While once a curiosity of the internet, Bitcoin and other cryptocurrencies are considered by some to be the money of the future. However, over the last several years, Bitcoin has certainly had its ups and downs – literally.
Cryptocurrency is an attempt to replace money transactions with a digital medium of exchange using peer-to-peer networking. The first decentralized cryptocurrency, and still the most successful, was Bitcoin, which was created in 2009 by the mysterious developer Satoshi Nakamoto, who subsequently left the project in late 2010.
Virtual money, real impact
The idea is that you use cryptography to control the creation and transfer of money, rather than relying on central authorities.
Since the success of Bitcoin, there have been over 3,000 other virtual currencies introduced with varying degrees of success and popularity such as Ethereum, Litecoin, Monero and Dash. There have even been crowdfunded cryptocurrencies such as Lisk.
Many other cryptocurrencies have just died because of lack of interest, and the simple fact that no one used them. Non-Bitcoin cryptocurrencies are collectively known as altcoins and they are more or less based on the same idea of a decentralized digital medium for exchange.

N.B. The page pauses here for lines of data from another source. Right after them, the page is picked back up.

`src/irq_vec_pkg.sv`:
```
// Shared constants for the interrupt arbitration and vectoring block
package irq_vec_pkg;

  // Source count and order numbers
  localparam int unsigned NUM_SRC        = 22;
  localparam int unsigned ORD_W          = 5;
  localparam int unsigned SRC_EXT_A      = 0;
  localparam int unsigned SRC_TMR_A      = 1;
  localparam int unsigned SRC_EXT_B      = 2;
  localparam int unsigned SRC_TMR_B      = 3;
  localparam int unsigned SRC_RTC_ALARM  = 8;
  localparam int unsigned SRC_CONV_DONE  = 10;
  localparam int unsigned SRC_SUPPLY     = 15;
  localparam int unsigned SRC_PORT_MATCH = 16;
  localparam int unsigned SRC_RTC_OSC    = 17;

  // Source class masks, one bit per order number
  localparam logic [21:0] RESERVED_MASK  = 22'h042000;
  localparam logic [21:0] HW_CLEAR_MASK  = 22'h00000F;
  localparam logic [21:0] SW_WRITE_MASK  = 22'h385EFF;
  localparam logic [21:0] EVENT_MASK     = 22'h3A5FFA;
  localparam logic [21:0] LEVEL_MASK     = 22'h018000;
  localparam logic [21:0] PEND_RESET     = 22'h000000;

  // Vector arithmetic
  localparam logic [15:0] RESET_VECTOR   = 16'h0000;
  localparam logic [15:0] VECTOR_BASE    = 16'h0003;
  localparam logic [15:0] VECTOR_STEP    = 16'h0008;

  // Response timing in system clocks
  localparam int unsigned DETECT_CYCLES  = 1;
  localparam int unsigned SINGLE_CYCLES  = 1;
  localparam int unsigned LCALL_CYCLES   = 5;
  localparam int unsigned RETI_CYCLES    = 5;
  localparam int unsigned DIV_CYCLES     = 8;
  localparam int unsigned BEST_CASE_CYCLES  = DETECT_CYCLES + SINGLE_CYCLES + LCALL_CYCLES;
  localparam int unsigned WORST_CASE_CYCLES = DETECT_CYCLES + RETI_CYCLES + DIV_CYCLES + LCALL_CYCLES;
  localparam logic [2:0]  LCALL_COUNT    = 3'(LCALL_CYCLES);

  // Register byte offsets
  localparam logic [5:0]  OFF_CORE_EN    = 6'h00;
  localparam logic [5:0]  OFF_EXT_EN     = 6'h04;
  localparam logic [5:0]  OFF_CORE_PRI   = 6'h08;
  localparam logic [5:0]  OFF_EXT_PRI    = 6'h0C;
  localparam logic [5:0]  OFF_PENDING    = 6'h10;
  localparam logic [5:0]  OFF_STATUS     = 6'h14;
  localparam logic [5:0]  OFF_MASK       = 6'h18;
  localparam logic [5:0]  OFF_ACTIVE     = 6'h1C;
  localparam logic [5:0]  OFF_RTC_INDEX  = 6'h20;
  localparam logic [5:0]  OFF_RTC_DATA   = 6'h24;

  // Register fields and reset values
  localparam int unsigned GLOBAL_EN_BIT  = 7;
  localparam int unsigned CORE_SRC_W     = 7;
  localparam int unsigned EXT_SRC_W      = 15;
  localparam logic [7:0]  CORE_EN_RESET  = 8'h00;
  localparam logic [6:0]  CORE_PRI_RESET = 7'h00;
  localparam logic [14:0] EXT_RESET      = 15'h0000;
  localparam logic [7:0]  PRI_UNUSED_ONE = 8'h80;
  localparam int unsigned ACT_LOW_BIT    = 16;
  localparam int unsigned ACT_HIGH_BIT   = 17;
  localparam logic [7:0]  RTC_FLAG_INDEX = 8'h00;
  localparam int unsigned RTC_ALARM_BIT  = 0;
  localparam int unsigned RTC_OSC_BIT    = 1;

  // Event status bits
  localparam int unsigned STATUS_W       = 3;
  localparam int unsigned ST_CALL        = 0;
  localparam int unsigned ST_PREEMPT     = 1;
  localparam int unsigned ST_RETURN      = 2;
  localparam logic [2:0]  STATUS_RESET   = 3'h0;

endpackage

```
`src/interrupt_vectoring_latency.sv`:
```
// Interrupt arbiter and vector generator with Avalon-MM register slave
//
// Implementation choices: the Avalon-MM slave port and the address map.
`timescale 1ns/1ps
module interrupt_vectoring_latency
  import irq_vec_pkg::*;
#(
  parameter int unsigned SOURCES = NUM_SRC
) (
  input  wire logic        ref_clk,
  input  wire logic        nrst,
  input  wire logic [5:0]  avs_address,
  input  wire logic        avs_read,
  input  wire logic        avs_write,
  input  wire logic [31:0] avs_writedata,
  input  wire logic [3:0]  avs_byteenable,
  output logic      [31:0] avs_readdata,
  output logic             avs_waitrequest,
  input  wire logic        extPinIrqA_n,
  input  wire logic        extPinIrqB_n,
  input  wire logic [21:0] periphEvent,
  input  wire logic        supplyWarning,
  input  wire logic        portMatch,
  input  wire logic        instrEnd,
  input  wire logic        retiEnd,
  output logic             callReq,
  output logic      [15:0] callVector,
  output logic             callHigh,
  output logic             serviceHigh,
  output logic             serviceLow,
  output logic             irq
);

  initial
  begin
    if (SOURCES != NUM_SRC)
    begin
      $error("source count is fixed by the vector table");
    end
  end

  // Lowest set order number, with a found flag on top
  function automatic logic [5:0] pickLowest(input logic [21:0] v);
    logic [5:0] r;
    r = 6'h00;
    for (int i = NUM_SRC - 1; i >= 0; i--)
    begin
      if (v[i])
      begin
        r = {1'b1, 5'(i)};
      end
    end
    return r;
  endfunction

  // Vector address for an order number
  function automatic logic [15:0] vectorOf(input logic [4:0] ord);
    return VECTOR_BASE + 16'({11'h000, ord} * VECTOR_STEP);
  endfunction

  // One-hot of an order number
  function automatic logic [21:0] oneHot(input logic [4:0] ord);
    return 22'h000001 << ord;
  endfunction

  // Reset release through two flip-flops
  logic [1:0] rstSyncReg;
  wire  logic rstN = rstSyncReg[1];

  always_ff @(posedge ref_clk or negedge nrst)
  begin
    if (!nrst)
      rstSyncReg <= 2'b00;
    else
      rstSyncReg <= {rstSyncReg[0], 1'b1};
  end

  // External pin edges
  logic extAFall;
  logic extBFall;

  ext_pin_edge #(.STAGES(2)) uPinA (
    .clk       (ref_clk),
    .rstN      (rstN),
    .pin_n     (extPinIrqA_n),
    .fallPulse (extAFall)
  );

  ext_pin_edge #(.STAGES(2)) uPinB (
    .clk       (ref_clk),
    .rstN      (rstN),
    .pin_n     (extPinIrqB_n),
    .fallPulse (extBFall)
  );

  // State registers
  logic [7:0]          coreEnReg;
  logic [14:0]         extEnReg;
  logic [6:0]          corePriReg;
  logic [14:0]         extPriReg;
  logic [21:0]         pendReg;
  logic [21:0]         reqReg;
  logic [STATUS_W-1:0] statusReg;
  logic [STATUS_W-1:0] maskReg;
  logic [7:0]          rtcIndexReg;
  logic                servHighReg;
  logic                servLowReg;
  logic                bootReg;
  logic [2:0]          callCntReg;
  logic                waitReg;

  // Bus decode
  wire logic        busReq     = avs_read | avs_write;
  wire logic        wrAccept   = avs_write & ~waitReg;
  wire logic [31:0] beMask     = {{8{avs_byteenable[3]}}, {8{avs_byteenable[2]}},
                                  {8{avs_byteenable[1]}}, {8{avs_byteenable[0]}}};
  wire logic        selCoreEn  = avs_address == OFF_CORE_EN;
  wire logic        selExtEn   = avs_address == OFF_EXT_EN;
  wire logic        selCorePri = avs_address == OFF_CORE_PRI;
  wire logic        selExtPri  = avs_address == OFF_EXT_PRI;
  wire logic        selPend    = avs_address == OFF_PENDING;
  wire logic        selStatus  = avs_address == OFF_STATUS;
  wire logic        selMask    = avs_address == OFF_MASK;
  wire logic        selActive  = avs_address == OFF_ACTIVE;
  wire logic        selRtcIdx  = avs_address == OFF_RTC_INDEX;
  wire logic        selRtcData = avs_address == OFF_RTC_DATA;
  wire logic        rtcAtFlags = rtcIndexReg == RTC_FLAG_INDEX;

  // Pending view: latched flags plus level-driven sources
  wire logic [21:0] levelBits  = oneHot(5'(SRC_SUPPLY)) & {22{supplyWarning}};
  wire logic [21:0] matchBits  = oneHot(5'(SRC_PORT_MATCH)) & {22{portMatch}};
  wire logic [21:0] pendView   = (pendReg & ~LEVEL_MASK) | levelBits | matchBits;
  wire logic [31:0] rtcRead    = rtcAtFlags ? {30'h0, pendReg[SRC_RTC_OSC], pendReg[SRC_RTC_ALARM]} : 32'h0;
  wire logic [21:0] pendDirect = pendView & ~(oneHot(5'(SRC_RTC_ALARM)) | oneHot(5'(SRC_RTC_OSC)));

  // Read multiplexer, unmapped reads as zero
  wire logic [31:0] readMux =
      selCoreEn  ? {24'h0, coreEnReg} :
      selExtEn   ? {17'h0, extEnReg} :
      selCorePri ? {24'h0, PRI_UNUSED_ONE | {1'b0, corePriReg}} :
      selExtPri  ? {17'h0, extPriReg} :
      selPend    ? {10'h0, pendDirect} :
      selStatus  ? {29'h0, statusReg} :
      selMask    ? {29'h0, maskReg} :
      selActive  ? {14'h0, servHighReg, servLowReg, callVector} :
      selRtcIdx  ? {24'h0, rtcIndexReg} :
      selRtcData ? rtcRead : 32'h0;

  // Byte-lane merge for plain writes
  wire logic [31:0] merged     = (readMux & ~beMask) | (avs_writedata & beMask);
  wire logic [31:0] w1cData    = avs_writedata & beMask;

  // enable and priority vectors by order position
  wire logic [21:0] enVec      = {extEnReg, coreEnReg[CORE_SRC_W-1:0]};
  wire logic [21:0] priVec     = {extPriReg, corePriReg};
  wire logic        globalEn   = coreEnReg[GLOBAL_EN_BIT];

  wire logic [21:0] reqNow     = pendView & enVec & {22{globalEn}} & ~RESERVED_MASK;

  // Arbitration on the detected requests
  wire logic [21:0] hiReq      = reqReg & priVec;
  wire logic [21:0] loReq      = reqReg & ~priVec;
  // lowest order wins within a level
  wire logic [5:0]  hiPick     = pickLowest(hiReq);
  wire logic [5:0]  loPick     = pickLowest(loReq);
  // high may preempt low, never the reverse
  wire logic        canHigh    = hiPick[5] & ~servHighReg;
  wire logic        canLow     = loPick[5] & ~servHighReg & ~servLowReg;
  wire logic [4:0]  winIdx     = canHigh ? hiPick[4:0] : loPick[4:0];

  // no vectoring at the return boundary itself
  wire logic        boundary   = instrEnd & ~retiEnd & (callCntReg == 3'h0);
  wire logic        doBoot     = bootReg & (callCntReg == 3'h0);
  // call issued at the instruction boundary
  wire logic        doVector   = boundary & (canHigh | canLow) & ~bootReg;
  wire logic        issue      = doBoot | doVector;
  wire logic [21:0] winHot     = oneHot(winIdx) & {22{doVector}};

  // Pending flag update terms
  wire logic [21:0] hwSet      = (periphEvent & EVENT_MASK)
                               | (oneHot(5'(SRC_EXT_A)) & {22{extAFall}})
                               | (oneHot(5'(SRC_EXT_B)) & {22{extBFall}});
  wire logic        pendWr     = wrAccept & selPend;
  // read-only flags excluded from software writes
  wire logic [21:0] swSet      = merged[21:0] & SW_WRITE_MASK & {22{pendWr}};
  wire logic [21:0] swClr      = ~merged[21:0] & SW_WRITE_MASK & {22{pendWr}};
  wire logic [21:0] hwClr      = winHot & HW_CLEAR_MASK;
  wire logic        rtcWr      = wrAccept & selRtcData & rtcAtFlags;
  wire logic [21:0] rtcClr     = (oneHot(5'(SRC_RTC_ALARM)) & {22{rtcWr & w1cData[RTC_ALARM_BIT]}})
                               | (oneHot(5'(SRC_RTC_OSC)) & {22{rtcWr & w1cData[RTC_OSC_BIT]}});
  // set regardless of enables, set beats clear
  wire logic [21:0] pendNext   = ((pendReg & ~(swClr | hwClr | rtcClr)) | swSet | hwSet)
                               & ~(RESERVED_MASK | LEVEL_MASK);

  // Event status update, set beats write-one clear
  wire logic [STATUS_W-1:0] stSet  = {retiEnd, doVector & canHigh & servLowReg, doVector};
  wire logic [STATUS_W-1:0] stClr  = w1cData[STATUS_W-1:0] & {STATUS_W{wrAccept & selStatus}};
  wire logic [STATUS_W-1:0] statusNext = (statusReg & ~stClr) | stSet;

  // Service level tracking
  wire logic        servHighNext = doVector & canHigh ? 1'b1 :
                                   retiEnd & servHighReg ? 1'b0 : servHighReg;
  wire logic        servLowNext  = doVector & ~canHigh ? 1'b1 :
                                   retiEnd & ~servHighReg ? 1'b0 : servLowReg;

  always_ff @(posedge ref_clk or negedge rstN)
  begin
    if (!rstN)
      reqReg <= 22'h000000;
    else
      reqReg <= reqNow;
  end

  // flags left set simply request again
  always_ff @(posedge ref_clk or negedge rstN)
  begin
    if (!rstN)
      pendReg <= PEND_RESET;
    else
      pendReg <= pendNext;
  end

  // Software-written configuration
  always_ff @(posedge ref_clk or negedge rstN)
  begin
    if (!rstN)
    begin
      coreEnReg   <= CORE_EN_RESET;
      extEnReg    <= EXT_RESET;
      corePriReg  <= CORE_PRI_RESET;
      extPriReg   <= EXT_RESET;
      maskReg     <= STATUS_RESET;
      rtcIndexReg <= 8'h00;
    end
    else if (wrAccept)
    begin
      if (selCoreEn)  coreEnReg   <= merged[7:0];
      if (selExtEn)   extEnReg    <= merged[14:0] & ~RESERVED_MASK[21:7];
      if (selCorePri) corePriReg  <= merged[6:0];
      if (selExtPri)  extPriReg   <= merged[14:0] & ~RESERVED_MASK[21:7];
      if (selMask)    maskReg     <= merged[STATUS_W-1:0];
      if (selRtcIdx)  rtcIndexReg <= merged[7:0];
    end
  end

  // Status and interrupt line
  always_ff @(posedge ref_clk or negedge rstN)
  begin
    if (!rstN)
    begin
      statusReg <= STATUS_RESET;
      irq       <= 1'b0;
    end
    else
    begin
      statusReg <= statusNext;
      irq       <= |(statusNext & maskReg);
    end
  end

  // service level flags, cleared by return
  always_ff @(posedge ref_clk or negedge rstN)
  begin
    if (!rstN)
    begin
      servHighReg <= 1'b0;
      servLowReg  <= 1'b0;
    end
    else
    begin
      servHighReg <= servHighNext;
      servLowReg  <= servLowNext;
    end
  end

  always_ff @(posedge ref_clk or negedge rstN)
  begin
    if (!rstN)
      callCntReg <= 3'h0;
    else if (issue)
      callCntReg <= LCALL_COUNT;
    else if (callCntReg != 3'h0)
      callCntReg <= callCntReg - 3'h1;
  end

  // reset vector issued once after release
  always_ff @(posedge ref_clk or negedge rstN)
  begin
    if (!rstN)
      bootReg <= 1'b1;
    else if (doBoot)
      bootReg <= 1'b0;
  end

  always_ff @(posedge ref_clk or negedge rstN)
  begin
    if (!rstN)
    begin
      callReq    <= 1'b0;
      callVector <= RESET_VECTOR;
      callHigh   <= 1'b0;
    end
    else
    begin
      callReq <= issue;
      if (issue)
      begin
        callVector <= doBoot ? RESET_VECTOR : vectorOf(winIdx);
        callHigh   <= doBoot | canHigh;
      end
    end
  end

  // Service level outputs mirror the flags
  always_ff @(posedge ref_clk or negedge rstN)
  begin
    if (!rstN)
    begin
      serviceHigh <= 1'b0;
      serviceLow  <= 1'b0;
    end
    else
    begin
      serviceHigh <= servHighNext;
      serviceLow  <= servLowNext;
    end
  end

  // Avalon slave: one wait state, data latched on the first cycle
  always_ff @(posedge ref_clk or negedge rstN)
  begin
    if (!rstN)
    begin
      waitReg      <= 1'b1;
      avs_readdata <= 32'h0;
    end
    else
    begin
      waitReg <= ~(busReq & waitReg);
      if (avs_read & waitReg)
        avs_readdata <= readMux;
    end
  end

  assign avs_waitrequest = waitReg;

endmodule // interrupt_vectoring_latency

```
`src/ext_pin_edge.sv`:
```
// Pin synchroniser with falling-edge pulse for the external interrupt pins
`timescale 1ns/1ps
module ext_pin_edge #(
  parameter int unsigned STAGES = 2
) (
  input  wire logic clk,
  input  wire logic rstN,
  input  wire logic pin_n,
  output logic      fallPulse
);

  initial
  begin
    if (STAGES < 2)
    begin
      $error("ext_pin_edge needs at least two synchroniser stages");
    end
  end

  logic [STAGES-1:0] syncReg;
  logic              prevReg;
  wire  logic        syncOut = syncReg[STAGES-1];

  // Synchroniser chain, idle level high
  always_ff @(posedge clk or negedge rstN)
  begin
    if (!rstN)
    begin
      syncReg   <= '1;
      prevReg   <= 1'b1;
      fallPulse <= 1'b0;
    end
    else
    begin
      syncReg   <= {syncReg[STAGES-2:0], pin_n};
      prevReg   <= syncOut;
      fallPulse <= prevReg & ~syncOut;
    end
  end

endmodule // ext_pin_edge

```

Their success depends on how much ‘cash’ (the total value of transactions) they have sloshing about the peer-to-peer network (i.e. the virtual economy). Since Bitcoin is open source, anyone can develop their own cryptocurrency using the same technology.

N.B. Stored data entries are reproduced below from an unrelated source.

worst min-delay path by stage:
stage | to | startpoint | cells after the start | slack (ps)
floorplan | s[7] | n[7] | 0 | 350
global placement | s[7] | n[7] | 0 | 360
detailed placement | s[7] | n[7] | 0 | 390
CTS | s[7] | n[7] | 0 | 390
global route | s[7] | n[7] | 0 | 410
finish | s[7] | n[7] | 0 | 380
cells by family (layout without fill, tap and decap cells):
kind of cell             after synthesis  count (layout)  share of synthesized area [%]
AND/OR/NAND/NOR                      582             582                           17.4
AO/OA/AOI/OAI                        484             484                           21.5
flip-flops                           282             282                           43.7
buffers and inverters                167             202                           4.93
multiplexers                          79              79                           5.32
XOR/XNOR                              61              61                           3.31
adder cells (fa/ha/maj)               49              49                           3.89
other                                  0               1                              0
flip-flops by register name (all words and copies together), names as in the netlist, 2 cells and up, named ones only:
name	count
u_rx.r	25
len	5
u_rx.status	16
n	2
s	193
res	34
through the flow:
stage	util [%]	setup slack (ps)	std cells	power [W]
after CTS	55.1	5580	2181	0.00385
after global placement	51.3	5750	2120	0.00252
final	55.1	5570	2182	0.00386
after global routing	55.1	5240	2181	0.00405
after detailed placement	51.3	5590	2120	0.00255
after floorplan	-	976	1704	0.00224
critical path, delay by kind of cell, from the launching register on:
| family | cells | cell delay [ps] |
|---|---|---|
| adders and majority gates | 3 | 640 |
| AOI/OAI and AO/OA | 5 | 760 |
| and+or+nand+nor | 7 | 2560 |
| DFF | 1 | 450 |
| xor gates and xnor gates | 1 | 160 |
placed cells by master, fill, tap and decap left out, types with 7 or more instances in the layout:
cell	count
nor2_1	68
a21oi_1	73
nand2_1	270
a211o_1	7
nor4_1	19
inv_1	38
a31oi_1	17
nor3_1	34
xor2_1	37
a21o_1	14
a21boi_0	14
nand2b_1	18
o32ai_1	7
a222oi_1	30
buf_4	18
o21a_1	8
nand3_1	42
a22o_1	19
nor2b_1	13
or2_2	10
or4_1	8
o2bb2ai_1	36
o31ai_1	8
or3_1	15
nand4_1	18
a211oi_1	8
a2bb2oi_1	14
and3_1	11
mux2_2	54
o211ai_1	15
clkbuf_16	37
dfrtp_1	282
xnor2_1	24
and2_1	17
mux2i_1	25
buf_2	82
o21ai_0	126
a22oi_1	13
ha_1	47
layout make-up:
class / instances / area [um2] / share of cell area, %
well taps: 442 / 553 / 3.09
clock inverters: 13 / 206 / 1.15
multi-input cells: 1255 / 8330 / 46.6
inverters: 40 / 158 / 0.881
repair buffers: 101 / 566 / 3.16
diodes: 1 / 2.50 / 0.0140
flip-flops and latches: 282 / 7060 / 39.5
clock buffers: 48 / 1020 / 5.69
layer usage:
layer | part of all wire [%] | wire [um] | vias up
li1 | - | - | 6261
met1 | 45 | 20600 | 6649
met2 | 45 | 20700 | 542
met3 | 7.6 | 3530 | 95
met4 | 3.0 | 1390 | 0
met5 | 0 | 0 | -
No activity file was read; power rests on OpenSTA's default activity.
$ cat config.mk
export PLATFORM = sky130hd
export DESIGN_NAME = xirq_mux
export DESIGN_NICKNAME = d
export VERILOG_FILES = /design/src/hdl/xirq_pkg.sv /design/src/hdl/xirq_mux.sv
export SDC_FILE = /design/constraint.sdc
export NUM_CORES = 1
export LEC_CHECK = 0
export BUFFER_PORTS_ARGS = -buffer_cell sky130_fd_sc_hd__buf_2
export CAP_MARGIN = 20
export CORE_AREA = 2 2 137 112
export DETAILED_ROUTE_END_ITERATION = 8
export DIE_AREA = 0 0 139 114
export GPL_TIMING_DRIVEN = 0
export HOLD_SLACK_MARGIN = 0.05
export PLACE_DENSITY = 0.66
export SYNTH_ARGS = -nofsm -noshare
export SYNTH_HDL_FRONTEND = slang
export SYNTH_SLANG_ARGS = --single-unit
$ cat constraint.sdc
create_clock -name I_CLK -period 1.6 [get_ports I_CLK]
set_input_delay 0.32 -clock I_CLK [delete_from_list [all_inputs] [get_ports I_CLK]]
set_output_delay 0.32 -clock I_CLK [all_outputs]
set_load 0.1 [all_outputs]
$ cat src/hdl/xirq_pkg.sv
// package for the shared interrupt vector multiplexer and trap prioritiser
package xirq_pkg;
  localparam int NUM_VEC = 4;
  localparam int NUM_SRC = 8;
  localparam int REG_W = 16;
  localparam int EN_LSB = 8;
  localparam int ADDR_W = 4;
  // word indexes on the register bus
  localparam logic [ADDR_W-1:0] ADR_SEL0 = 4'h0;
  localparam logic [ADDR_W-1:0] ADR_TRAP_FLAG = 4'h4;
  localparam logic [ADDR_W-1:0] ADR_IRQ_STAT = 4'h5;
  localparam logic [ADDR_W-1:0] ADR_IRQ_MASK = 4'h6;
  localparam logic [ADDR_W-1:0] ADR_TRAP_STATE = 4'h7;
  localparam logic [15:0] SEL_RESET = 16'h0000;
  // source routing: bit n of a vector mask = source position n may be used
  // pos: 0 first_can_controller 1 second_can_controller 2 rx 3 tx 4 txbuf 5 err 6 pll/osc wd 7 pwm
  localparam logic [7:0] ROUTE_V0 = 8'h1D;
  localparam logic [7:0] ROUTE_V1 = 8'h1E;
  localparam logic [7:0] ROUTE_V2 = 8'h9C;
  localparam logic [7:0] ROUTE_V3 = 8'hE3;
  localparam logic [31:0] ROUTE_ALL = {ROUTE_V3, ROUTE_V2, ROUTE_V1, ROUTE_V0};
  // trap vectors and numbers
  localparam logic [23:0] VEC_RESET = 24'h000000;
  localparam logic [23:0] VEC_NMI = 24'h000008;
  localparam logic [23:0] VEC_STKOV = 24'h000010;
  localparam logic [23:0] VEC_STKUN = 24'h000018;
  localparam logic [23:0] VEC_CLASS_B = 24'h000028;
  localparam logic [6:0] TN_RESET = 7'h00;
  localparam logic [6:0] TN_NMI = 7'h02;
  localparam logic [6:0] TN_STKOV = 7'h04;
  localparam logic [6:0] TN_STKUN = 7'h06;
  localparam logic [6:0] TN_CLASS_B = 7'h0A;
  localparam logic [3:0] PRIO_MAX = 4'hF;
  localparam int VEC_SHIFT = 2;
  // trap flag positions
  localparam int TF_NMI = 15;
  localparam int TF_STKOV = 14;
  localparam int TF_STKUN = 13;
  localparam int TF_BUS = 7;
  localparam int TF_MAC = 6;
  localparam int TF_INSTR = 3;
  localparam int TF_OPND = 2;
  localparam int TF_PROT = 1;
  localparam int TF_OPC = 0;
  typedef enum logic [1:0] {EXC_NONE, EXC_RESET, EXC_CLASS_A, EXC_CLASS_B} xirq_class_t;
  typedef struct packed {
    logic nmi;
    logic stk_over;
    logic stk_under;
    logic bad_opcode;
    logic mac_fault;
    logic protected_instr;
    logic bad_operand;
    logic bad_instr_access;
    logic bad_extbus;
  } xirq_traps_t;
  typedef struct packed {
    logic [23:0] vector;
    logic [6:0] number;
    logic [3:0] prio;
  } xirq_branch_t;
endpackage
==> src/speec_defs.vh <==
`ifndef SPEEC_DEFS_VH
`define SPEEC_DEFS_VH
// ==========================================
// opcodes
`define SPEEC_OP_STATUS_READ  8'h05
`define SPEEC_OP_STATUS_WRITE 8'h01
`define SPEEC_OP_LATCH_SET    8'h06
`define SPEEC_OP_LATCH_CLEAR  8'h04
`define SPEEC_OP_PAGE_CLEAR   8'h42
`define SPEEC_OP_SECTOR_CLEAR 8'hd8
`define SPEEC_OP_CHIP_CLEAR   8'hc7
`define SPEEC_OP_SLEEP        8'hb9
`define SPEEC_OP_WAKE         8'hab
// ==========================================
// status fields
`define SPEEC_BIT_LOCK   7
`define SPEEC_BIT_BPH    3
`define SPEEC_BIT_BPL    2
`define SPEEC_BIT_LATCH  1
`define SPEEC_BIT_BUSY   0
`define SPEEC_NV_RESET   3'h0
// ==========================================
// timing, in ns, converted to clock cycles at 10 MHz
`define SPEEC_CLK_NS        100
`define SPEEC_WRITE_NS      2000
`define SPEEC_SETTLE_NS     3000
`define SPEEC_RELEASE_NS    3000
`define SPEEC_WRITE_CYC     ((`SPEEC_WRITE_NS + `SPEEC_CLK_NS - 1) / `SPEEC_CLK_NS)
`define SPEEC_SETTLE_CYC    ((`SPEEC_SETTLE_NS + `SPEEC_CLK_NS - 1) / `SPEEC_CLK_NS)
`define SPEEC_RELEASE_CYC   ((`SPEEC_RELEASE_NS + `SPEEC_CLK_NS - 1) / `SPEEC_CLK_NS)
// signature value is arbitrary, names no part
`define SPEEC_SIGNATURE     8'h5a
`endif

==> src/speec_sync.v <==
`timescale 1ns/100ps
module speec_sync #(
    parameter W = 4
) (
    input  wire         clk,
    input  wire         rst,
    input  wire [W-1:0] d,
    output reg  [W-1:0] q
);
    reg [W-1:0] meta_reg;
    // ==========================================
    // two-stage synchroniser, first stage feeds only the second
    always @(posedge clk or posedge rst) begin
        if (rst) begin
            meta_reg <= {W{1'b0}};
            q        <= {W{1'b0}};
        end else begin
            meta_reg <= d;
            q        <= meta_reg;
        end
    end
endmodule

A short lesson in scarcity
Bitcoins derive their value partly through their scarcity, which is defined by a cryptographic lottery. You can buy Bitcoins on online cryptocurrency exchanges or you can earn them through a process known as ‘mining’.
Bitcoin mining programs compute an encryption function called a hash on a set of random numbers. Coins are awarded to whichever miner happens to compute a number below a certain threshold.
Originally, Bitcoin mining was handled by standard PCs with powerful graphics cards, but as the hash difficulty has increased, the preferred method to mine Bitcoins is to employ a Bitcoin ASIC, a chip that has been designed specifically for this task. However, with the higher value of cryptocurrency – in particular Ethereum – and recent advances in GPU processing power, miners have once again been turning to graphics cards for mining.
This lottery favors those with the biggest and fastest machines, and currently there are about 17 million Bitcoins in circulation. Note that the total number of Bitcoins in (virtual) circulation will never exceed 21 million because of the way the system was designed.
As the Bitcoin network gets bigger, the hash gets more complex, and miners get fewer Bitcoins for their trouble, hence they always need better hardware and higher Bitcoin prices to make it worthwhile.
As a currency, Bitcoin is still a niche market. However, multiple established retailers accept it as payment including Overstock, Expedia, Newegg and the Dish Network.
Since Bitcoins can be spent on the internet without the use of a bank account, they offer a convenient system for anonymous purchases, which also makes it possible to launder money and buy illegal products. Since there is no money stored anywhere, accounts can't be frozen by police or PayPal administrators.